Queste personalità si alternano. La loro funzione è organizzatrice e difensiva. Proteggono Kevin dalla confusione, dall’ambiguità e dalla paura. Le tre sensazioni figlie della sua instabilità psichica.
Secondo Giovanni Liotti (uno dei fondatori della Società Italiana di Terapia Comportamentale e Cognitiva) e Benedetto Farina (docente, psichiatra e psicoterapeuta) il disturbo dissociativo dell’identità può essere considerato come una cassettiera. All’interno di questi spazi vengono depositate tracce di memoria, definite episodi, derivanti dalle proprie sensazioni corporee e dalle emozioni vissute, nonché processate soltanto parzialmente. Kevin si lascia condurre da questa compartimentazione, tossica e intensa, a esperienze mai vissute. Per difendersi, il ragazzo ha dato vita a una frammentazione dell’identità in molteplici personalità, tutte non integrate. Queste, cioè, non dialogano tra loro. Per adattarsi alla dura realtà vissuta da bambino e alle esperienze estremamente traumatiche attraversate sul piano affettivo, così come su quello emotivo, Kevin ha creato degli alter ego sconosciuti l’uno all’altro, al fine di evadere da una intollerabile realtà.

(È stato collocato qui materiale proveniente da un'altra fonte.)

==> src/rtl/ahb2apb_req_arbiter.sv <==
// ahb2apb_req_arbiter: shares the AHB2APB bridge slave port between NUM_REQ
// register-access requesters. Each accepted request becomes one NONSEQ word
// transfer; the response (read data, error) returns to the owning requester.
//   hclk, hreset        : clock, synchronous active-high reset
//   req_valid/write/addr/wdata : per-requester request (packed slices)
//   req_ready           : combinational one-hot accept, IDLE only
//   rsp_valid           : one-cycle completion pulse to the owner
//   rsp_rdata, rsp_err  : captured HRDATA / HRESP of the completed transfer
//   hsel..hwdata        : registered AHB-lite master outputs to the bridge
//   hready, hrdata, hresp : bridge hreadyout, read data, response
module ahb2apb_req_arbiter
  import ahb2apb_arb_pkg::*;
#(
  parameter int NUM_REQ    = 2,
  parameter int ADDR_WIDTH = 32,
  parameter int DATA_WIDTH = 32,
  localparam int IDX_W     = (NUM_REQ > 1) ? $clog2(NUM_REQ) : 1
) (
  input  logic                          hclk,
  input  logic                          hreset,
  input  logic [NUM_REQ-1:0]            req_valid,
  input  logic [NUM_REQ-1:0]            req_write,
  input  logic [NUM_REQ*ADDR_WIDTH-1:0] req_addr,
  input  logic [NUM_REQ*DATA_WIDTH-1:0] req_wdata,
  output logic [NUM_REQ-1:0]            req_ready,
  output logic [NUM_REQ-1:0]            rsp_valid,
  output logic [DATA_WIDTH-1:0]         rsp_rdata,
  output logic                          rsp_err,
  output logic                          hsel,
  output logic [1:0]                    htrans,
  output logic [ADDR_WIDTH-1:0]         haddr,
  output logic                          hwrite,
  output logic [2:0]                    hsize,
  output logic [DATA_WIDTH-1:0]         hwdata,
  input  logic                          hready,
  input  logic [DATA_WIDTH-1:0]         hrdata,
  input  logic                          hresp
);

  state_e              r_state, w_next;
  logic [IDX_W-1:0]    r_owner;
  logic [DATA_WIDTH-1:0] r_wdata;

  logic [NUM_REQ-1:0]  w_grant;
  logic [IDX_W-1:0]    w_grant_idx;
  logic                w_arb_en;
  logic                w_accept;
  logic                w_addr_done;
  logic                w_data_done;

  // reset also masks the accept so req_ready reads 0 while hreset is high
  assign w_arb_en    = (r_state == IDLE) && !hreset;
  assign w_accept    = w_arb_en && |req_valid;
  assign w_addr_done = (r_state == ADDR) && hready;
  assign w_data_done = (r_state == DATA) && hready;

  assign req_ready = w_arb_en ? w_grant : '0;
  assign hsize     = HSIZE_WORD;

  rr_arbiter #(.NUM_REQ(NUM_REQ)) u_rr (
    .hclk      (hclk),
    .hreset    (hreset),
    .req       (req_valid),
    .enable    (w_arb_en),
    .grant     (w_grant),
    .grant_idx (w_grant_idx)
  );

  always_comb begin
    w_next = r_state;
    unique case (r_state)
      IDLE:    if (|req_valid) w_next = ADDR;
      ADDR:    if (hready)     w_next = DATA;
      DATA:    if (hready)     w_next = IDLE;
      default:                 w_next = IDLE;
    endcase
  end

  always_ff @(posedge hclk) begin
    if (hreset) begin
      r_state   <= IDLE;
      r_owner   <= '0;
      r_wdata   <= '0;
      hsel      <= 1'b0;
      htrans    <= HTRANS_IDLE;
      haddr     <= '0;
      hwrite    <= 1'b0;
      hwdata    <= '0;
      rsp_valid <= '0;
      rsp_rdata <= '0;
      rsp_err   <= 1'b0;
    end else begin
      r_state   <= w_next;
      rsp_valid <= '0;
      // address phase registers double as the holding registers for addr/write
      if (w_accept) begin
        haddr   <= req_addr[int'(w_grant_idx)*ADDR_WIDTH +: ADDR_WIDTH];
        hwrite  <= req_write[w_grant_idx];
        r_wdata <= req_wdata[int'(w_grant_idx)*DATA_WIDTH +: DATA_WIDTH];
        r_owner <= w_grant_idx;
        hsel    <= 1'b1;
        htrans  <= HTRANS_NONSEQ;
      end
      // hwdata is driven in the data phase even for reads; the bridge ignores it
      if (w_addr_done) begin
        hsel   <= 1'b0;
        htrans <= HTRANS_IDLE;
        hwdata <= r_wdata;
      end
      // hresp during a wait cycle is the first half of an ERROR; only the
      // completing edge is captured
      if (w_data_done) begin
        rsp_valid <= NUM_REQ'(1) << r_owner;
        rsp_rdata <= hrdata;
        rsp_err   <= hresp;
      end
    end
  end

endmodule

La dottoressa Fletcher e il ruolo che gioca in Split
La dottoressa Fletcher, psichiatra di Kevin, tenta di integrare le personalità multiple per poter dialogare con Kevin. Nonostante sia un personaggio molto importante nello sviluppo del dramma all’interno della sceneggiatura, le sue iniziative non riescono a stabilizzare completamente il paziente. La mancata integrazione degli stati dissociati porta a conseguenze drammatiche, culminando nell’emersione de La Bestia, una personalità molto violenta, la quale rappresenta il contenitore delle emozioni autoconservative e di rivalsa. Il vero villain non è Kevin, bensì questa sua personalità. La dottoressa è una specialista professionale e fin troppo comprensiva, mai nociva. Sembra stimare il protagonista e si dimostra entusiasta della sua personalità multipla.
Eppure, in uno snodo cruciale della vicenda, finisce per trascurare i segnali cruciali di un imminente crollo psicotico, sebbene Kevin li anticipi durante la seduta. Cerca allora di gestire la confusione del paziente con una violazione del setting terapeutico. Si reca a casa sua. Nella realtà clinica, questo evento sarebbe molto grave. Potremmo addirittura definirlo inammissibile, da parte di una specialista. Fletcher non riconosce la ventiquattresima personalità di Kevin, la figura che rappresenta l’incarnazione dell’odio e della vendetta, quella parte oscura della mente che Jung descrisse come il contenitore di tutti gli aspetti repressi e inaccettabili della personalità. Naturalmente, questa eventualità si verifica affinché la trama possa svilupparsi come deve, ma resta un risvolto particolarmente indicativo di che cosa possa accadere.